Max Kpakio, of Swansea, claimed he was rejected for a job interview with the airline's call centre until he applied again with the fake name "Craig Owen".

But Virgin insisted it was an equal opportunities employer.

A tribunal found race played no part and that Mr Kpakio's two applications were different.

Mr Kpakio, a 36-year-old father of three, claimed loss of earnings and injury to feelings from Sir Richard Branson's company, which amounted to £55,000.

Start Quote

They were different applications and the false application was clearly designed to meet the respondent's criteria for the role”
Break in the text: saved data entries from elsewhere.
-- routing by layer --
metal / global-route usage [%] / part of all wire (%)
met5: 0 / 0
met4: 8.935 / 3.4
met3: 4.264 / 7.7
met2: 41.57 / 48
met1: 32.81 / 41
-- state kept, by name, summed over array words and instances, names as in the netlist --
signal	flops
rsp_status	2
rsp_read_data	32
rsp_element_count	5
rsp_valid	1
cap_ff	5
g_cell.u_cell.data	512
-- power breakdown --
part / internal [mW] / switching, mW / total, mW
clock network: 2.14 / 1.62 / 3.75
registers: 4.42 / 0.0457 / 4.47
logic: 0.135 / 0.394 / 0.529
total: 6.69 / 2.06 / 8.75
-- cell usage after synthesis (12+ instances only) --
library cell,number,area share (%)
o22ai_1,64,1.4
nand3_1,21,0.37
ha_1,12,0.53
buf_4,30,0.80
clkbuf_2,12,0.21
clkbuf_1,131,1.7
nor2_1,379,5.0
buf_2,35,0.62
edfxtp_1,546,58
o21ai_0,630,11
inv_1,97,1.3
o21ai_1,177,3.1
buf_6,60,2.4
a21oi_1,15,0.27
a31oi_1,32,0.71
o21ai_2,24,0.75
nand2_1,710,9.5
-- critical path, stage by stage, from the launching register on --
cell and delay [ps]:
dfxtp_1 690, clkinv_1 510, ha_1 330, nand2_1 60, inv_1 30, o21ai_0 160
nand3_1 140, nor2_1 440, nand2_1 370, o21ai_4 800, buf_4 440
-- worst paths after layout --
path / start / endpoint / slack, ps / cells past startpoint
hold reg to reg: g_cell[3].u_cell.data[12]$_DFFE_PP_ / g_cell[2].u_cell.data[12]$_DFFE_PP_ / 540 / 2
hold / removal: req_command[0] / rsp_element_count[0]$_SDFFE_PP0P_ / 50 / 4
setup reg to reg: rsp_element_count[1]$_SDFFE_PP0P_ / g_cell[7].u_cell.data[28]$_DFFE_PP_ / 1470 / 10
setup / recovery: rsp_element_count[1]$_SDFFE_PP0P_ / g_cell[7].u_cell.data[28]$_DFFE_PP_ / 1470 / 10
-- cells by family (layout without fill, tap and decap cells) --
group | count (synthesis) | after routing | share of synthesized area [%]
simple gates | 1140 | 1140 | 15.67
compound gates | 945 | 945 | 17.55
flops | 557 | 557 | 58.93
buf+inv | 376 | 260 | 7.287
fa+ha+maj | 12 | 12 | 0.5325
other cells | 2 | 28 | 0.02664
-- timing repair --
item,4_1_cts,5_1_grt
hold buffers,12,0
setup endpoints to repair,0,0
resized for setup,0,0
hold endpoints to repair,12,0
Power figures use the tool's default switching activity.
### src/design/pngcx_front.sv
module pngcx_front
   import pngcx_pkg::*;
(
   input  logic        clock,
   input  logic        reset,
   input  logic        push,
   input  logic        full,
   input  logic [7:0]  in_byte,
   input  logic        end_of_file,
   input  logic        csr_write_enable,
   input  logic [31:0] csr_write_data,
   output qwrite_type  qwrite
);

   phase_type          phase_ff, phase_in;
   logic [CNT_W-1:0]   count_ff, count_in;
   logic [31:0]        length_ff, length_in;
   logic [31:0]        type_ff, type_in;
   logic               matched_ff, matched_in;
   logic [31:0]        wanted_ff;
   logic               accept;
   logic               have_data;
   logic               found_now;
   logic               emit;
   result_type         res;

   assign accept = push && !full;

   always_comb begin
      phase_in   = phase_ff;
      count_in   = count_ff;
      length_in  = length_ff;
      type_in    = type_ff;
      matched_in = matched_ff;
      have_data  = 1'b0;
      found_now  = 1'b0;
      unique case (phase_ff)
         PH_SIG: begin
            if (count_ff == CNT_W'(SIG_BYTES - 1)) begin
               phase_in = PH_LEN;
               count_in = '0;
            end else begin
               count_in = count_ff + CNT_W'(1);
            end
         end
         PH_LEN: begin
            length_in = {length_ff[23:0], in_byte};
            if (count_ff == CNT_W'(FIELD_BYTES - 1)) begin
               phase_in = PH_TYPE;
               count_in = '0;
            end else begin
               count_in = count_ff + CNT_W'(1);
            end
         end
         PH_TYPE: begin
            type_in = {type_ff[23:0], in_byte};
            if (count_ff == CNT_W'(FIELD_BYTES - 1)) begin
               matched_in = (type_in == wanted_ff);
               if (length_ff == 32'd0) begin
                  phase_in = PH_CRC;
                  count_in = '0;
               end else begin
                  phase_in = PH_DATA;
                  count_in = length_ff;
               end
            end else begin
               count_in = count_ff + CNT_W'(1);
            end
         end
         PH_DATA: begin
            have_data = matched_ff;
            count_in  = count_ff - CNT_W'(1);
            if (count_ff == CNT_W'(1)) begin
               phase_in = PH_CRC;
            end
         end
         PH_CRC: begin
            if (count_ff == CNT_W'(FIELD_BYTES - 1)) begin
               count_in = '0;
               if (matched_ff) begin
                  phase_in  = PH_DONE;
                  found_now = 1'b1;
               end else begin
                  phase_in = PH_LEN;
               end
            end else begin
               count_in = count_ff + CNT_W'(1);
            end
         end
         PH_DONE: begin
         end
         default: begin
         end
      endcase

      res.is_status    = 1'b1;
      res.data_byte    = '0;
      res.status_code  = ST_FOUND;
      res.chunk_length = '0;
      res.run_last     = 1'b1;
      emit             = 1'b0;
      if (found_now) begin
         emit             = 1'b1;
         res.chunk_length = length_in;
      end else if (end_of_file) begin
         emit = (phase_ff != PH_DONE);
         if (matched_in && (phase_in == PH_DATA || phase_in == PH_CRC)) begin
            res.status_code  = ST_TRUNC;
            res.chunk_length = length_in;
         end else begin
            res.status_code = ST_NOT_FOUND;
         end
      end else if (have_data) begin
         emit          = 1'b1;
         res.is_status = 1'b0;
         res.data_byte = in_byte;
         res.run_last  = 1'b0;
      end

      // end of file returns the parser to its reset state
      if (end_of_file) begin
         phase_in   = PH_SIG;
         count_in   = '0;
         length_in  = '0;
         type_in    = '0;
         matched_in = 1'b0;
      end
   end

   always_ff @(posedge clock) begin
      if (reset) begin
         phase_ff   <= PH_SIG;
         count_ff   <= '0;
         length_ff  <= '0;
         type_ff    <= '0;
         matched_ff <= 1'b0;
      end else if (accept) begin
         phase_ff   <= phase_in;
         count_ff   <= count_in;
         length_ff  <= length_in;
         type_ff    <= type_in;
         matched_ff <= matched_in;
      end
   end

   always_ff @(posedge clock) begin
      if (reset) begin
         wanted_ff <= '0;
      end else if (csr_write_enable) begin
         wanted_ff <= csr_write_data;
      end
   end

   assign qwrite.valid = accept && emit;
   assign qwrite.res   = res;

endmodule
End Quote Judge Claire Sharp

Virgin Atlantic said the two CVs had differences which led to Mr Kpakio being rejected for the customer service role.

Mr Kpakio, who has lived in Britain for 10 years, was rejected for the role in the Swansea call centre and felt it was because of his unusual name, the tribunal heard.

But Virgin Atlantic told the employment tribunal in Cardiff there were differences between the two CVs Mr Kpakio submitted.

They say the "Craig Owen" application had five years' experience working in Asda and Tesco supermarkets, which were not on the other application.

In a written statement, Judge Claire Sharp said: "The tribunal wishes to be absolutely, clear given the press coverage in the hearing bundle, that the claimant did not merely change the names and ethnicity in the two applications; they were different applications and the false application was clearly designed to meet the respondent's criteria for the role."